Jack Merritt, 25, and Saskia Jones, 23, were killed by convicted terrorist Khan at Fishmongers’ Hall in central London on November 29 2019, when Khan was invited to travel from his home in Stafford as an example of someone who had engaged with the Learning Together programme.
Dr Ashley Fegan-Earl said Mr Merritt and Ms Jones, who were both Learning Together academics, bled to death after being attacked.
Mr Merritt received 15 such injuries during the attack, Dr Fegan-Earl told the inquest jury at City of London’s Guildhall on Monday.
He said this included a 7.2cm-wide horizontal stab wound to his right upper chest, which cut through a rib, passed down to the diaphragm and the liver, and would have led to “torrential haemorrhage and death”, despite emergency medical treatment at the scene.
Mr Merritt also received a large slash to his right upper arm, roughly 18cm wide and 17cm deep, which would have bled “freely and copiously”, he said.
The tip of the little finger on his right hand was also sliced off, the pathologist said.

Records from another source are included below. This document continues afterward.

==> flow/design.v <==
module mux2_1_rd(
input  wire [31:0] in_1, 
input  wire [31:0] in_2,
input  wire         sel,
output reg [31:0] out);
always@(*)
begin  
	out = in_1;
	if(sel==1'b1)
	 out = in_2;
end
endmodule
==> flow/run.sh <==
#!/bin/bash
# OpenROAD 26Q1-2900-gdf79404cd8, Yosys 0.63+post, stock flow scripts
make -C /OpenROAD-flow-scripts/flow DESIGN_CONFIG=/design/flow/config.mk WORK_HOME=/design/flow/orfs finish
==> flow/config.mk <==
export PLATFORM = sky130hd
export DESIGN_NAME = mux2_1_rd
export DESIGN_NICKNAME = mux2_1_rd
export VERILOG_FILES = /design/flow/design.v
export SDC_FILE = /design/flow/constraint.sdc
export NUM_CORES = 4
export LEC_CHECK = 1
export CORE_AREA = 10 10 71 71
export DIE_AREA = 0 0 81 81
==> flow/constraint.sdc <==
current_design mux2_1_rd

set clk_period 1.0
set clk_io_pct 0.2

create_clock -name clk0 -period $clk_period

set non_clock_inputs [all_inputs -no_clocks]
set_input_delay [expr $clk_period * $clk_io_pct] -clock clk0 $non_clock_inputs
set_output_delay [expr $clk_period * $clk_io_pct] -clock clk0 [all_outputs]
==> flow_metrics.env <==
# source this file to load flow results
export IMPL_yosys_cells=36
export IMPL_crit_path_frequent_cell="buf_12"
export IMPL_fill_cells=357
export IMPL_fmax_mhz=848
export IMPL_design_seq_count=0
export IMPL_pin_count=97
export IMPL_die_w_um=81
export IMPL_setup_viol_count_final=32
export IMPL_drv_cap=0
export IMPL_cp_end_kind="output port"
export IMPL_drc=0
export IMPL_slowest_delay_ns=0.29
export IMPL_yosys_area_share_simple_pct=0
export IMPL_crit_buf_inv=4
export IMPL_ys_sh_mux_pct=86.9
export IMPL_regArea_um2=0
export IMPL_avgSynthCellArea_um2=15.1
export IMPL_crit_fanout=6
export IMPL_cp_startpoint="sel"
export IMPL_cp_data_arrival_time_ns=0.98
export IMPL_nClkBuffers=0
export IMPL_worst_slack_ns=-0.179
export IMPL_leakage_nw=0.872
export IMPL_cp_slowest_cell="mux2_4"
export IMPL_place_hpwl_mm=2.50
export IMPL_drtIter0Drc=3
export IMPL_synth_distinct_cells=4
export IMPL_wl_mm=2.88
export IMPL_status="complete, but fails checks"
export IMPL_fin_tns_setup_ns=-3.30
export IMPL_synthCells=36
export IMPL_grt_start_max_net_pins=11
export IMPL_viasPerCell=3.82
export IMPL_dr_total_vias=715
export IMPL_finalNonFillerCells=187
export IMPL_path_cells="buf_12 > buf_12 > buf_12 > mux2_4 > buf_6"
export IMPL_finish_instance_area_mm2=0.00159
export IMPL_min_path_type="in2out"
export IMPL_critPathKind="in2out"
export IMPL_n_antenna_cell=0
export IMPL_ys_chip_area_um2=544
export IMPL_cp_depth=5
export IMPL_grt_total_usage_pct=7.79
export IMPL_violations="negative setup slack"
export IMPL_synth_cell_area_um2=544
export IMPL_whs_ns=0.691
export IMPL_hold_buffers=0
export IMPL_crit_family="buffers and inverters"
export IMPL_maxSlewHeadroom_pct=94.2
export IMPL_ys_sh_xor_pct=0
export IMPL_top_logic_kind="multiplexers"
export IMPL_final_hold_viol_count=0
export IMPL_die_y_um=81
export IMPL_worst_pin_slew_ns=0.0870
export IMPL_dpl_cell_count=179
export IMPL_grt_pass1_wl_mm=4.14
export IMPL_rows=22
export IMPL_cp_start_kind="input pin"
export IMPL_ant_nets=0
export IMPL_initial_core_util_pct=15.0
export IMPL_globalplace_congestion=0.832
export IMPL_first_pass_iters=2
export IMPL_hold_path_cell_count=3
export IMPL_first_global_vias=764
export IMPL_synthToLayoutAreaGrowth_pct=192
export IMPL_worstHoldStart="in_2[29]"
export IMPL_required_ns=0.80
export IMPL_antenna_found_initial=0
export IMPL_place_area_mm2=0.00154
export IMPL_final_layout_size_suffix_gt1_share_pct=54.0
export IMPL_min_period_over_period_pct=118
export IMPL_adder_share_pct=0
export IMPL_dieArea_mm2=0.00656
export IMPL_yosysWarnings=1
export IMPL_coreArea_mm2=0.00363
export IMPL_finalMaxSlewViolations=0
export IMPL_min_to="out[29]"
export IMPL_finalCoreUtilization_pct=43.8
export IMPL_vdd_drop_max_v=0.000169
export IMPL_io_buffer_count=97
export IMPL_overflow=0
export IMPL_tool_warnings=34
export IMPL_powerDensity_mw_per_mm2=392
export IMPL_logic_area_um2=477
export IMPL_synthAoiAreaFrac_pct=0
export IMPL_rsz0062_at_grt="yes"
export IMPL_ys_seq_share_pct=0
export IMPL_wl_per_cell_um=15.4
export IMPL_min_period_ns=1.18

Dr Fegan-Earl added: “It was clear that Mr Merritt had sustained multiple stab and slash wounds, which in my view were indicative of a dynamic assault with significant defensive posturing.
“What I mean by that is, an individual who is assaulted with a knife, if they are capable of anticipating a blow, the natural reaction is to raise the arm to defend themselves.”
Ms Jones had one injury, a stab wound just above the collarbone on her right-hand side, measuring 5cm wide and 10cm deep, which passed through the upper lobe of the right lung.
The pathologist gave the cause of death for both victims as shock – the organs not being supplied with blood and oxygen – and haemorrhage.
Both victims were described as being fit and well at the time they were killed.
Khan, 28, from Stafford in the West Midlands, had armed himself with knives and a fake suicide belt when he launched his attack, 11 months after his release from prison, where he took Learning Together courses, including in creative writing.
He was later pursued to nearby London Bridge by three people who had been attending the conference, who were trying to tackle him with a fire extinguisher and a narwhal tusk.
The men pinned him to the ground before police opened fire. An inquest into Khan’s death will open once the hearings relating to Mr Merritt and Ms Jones conclude.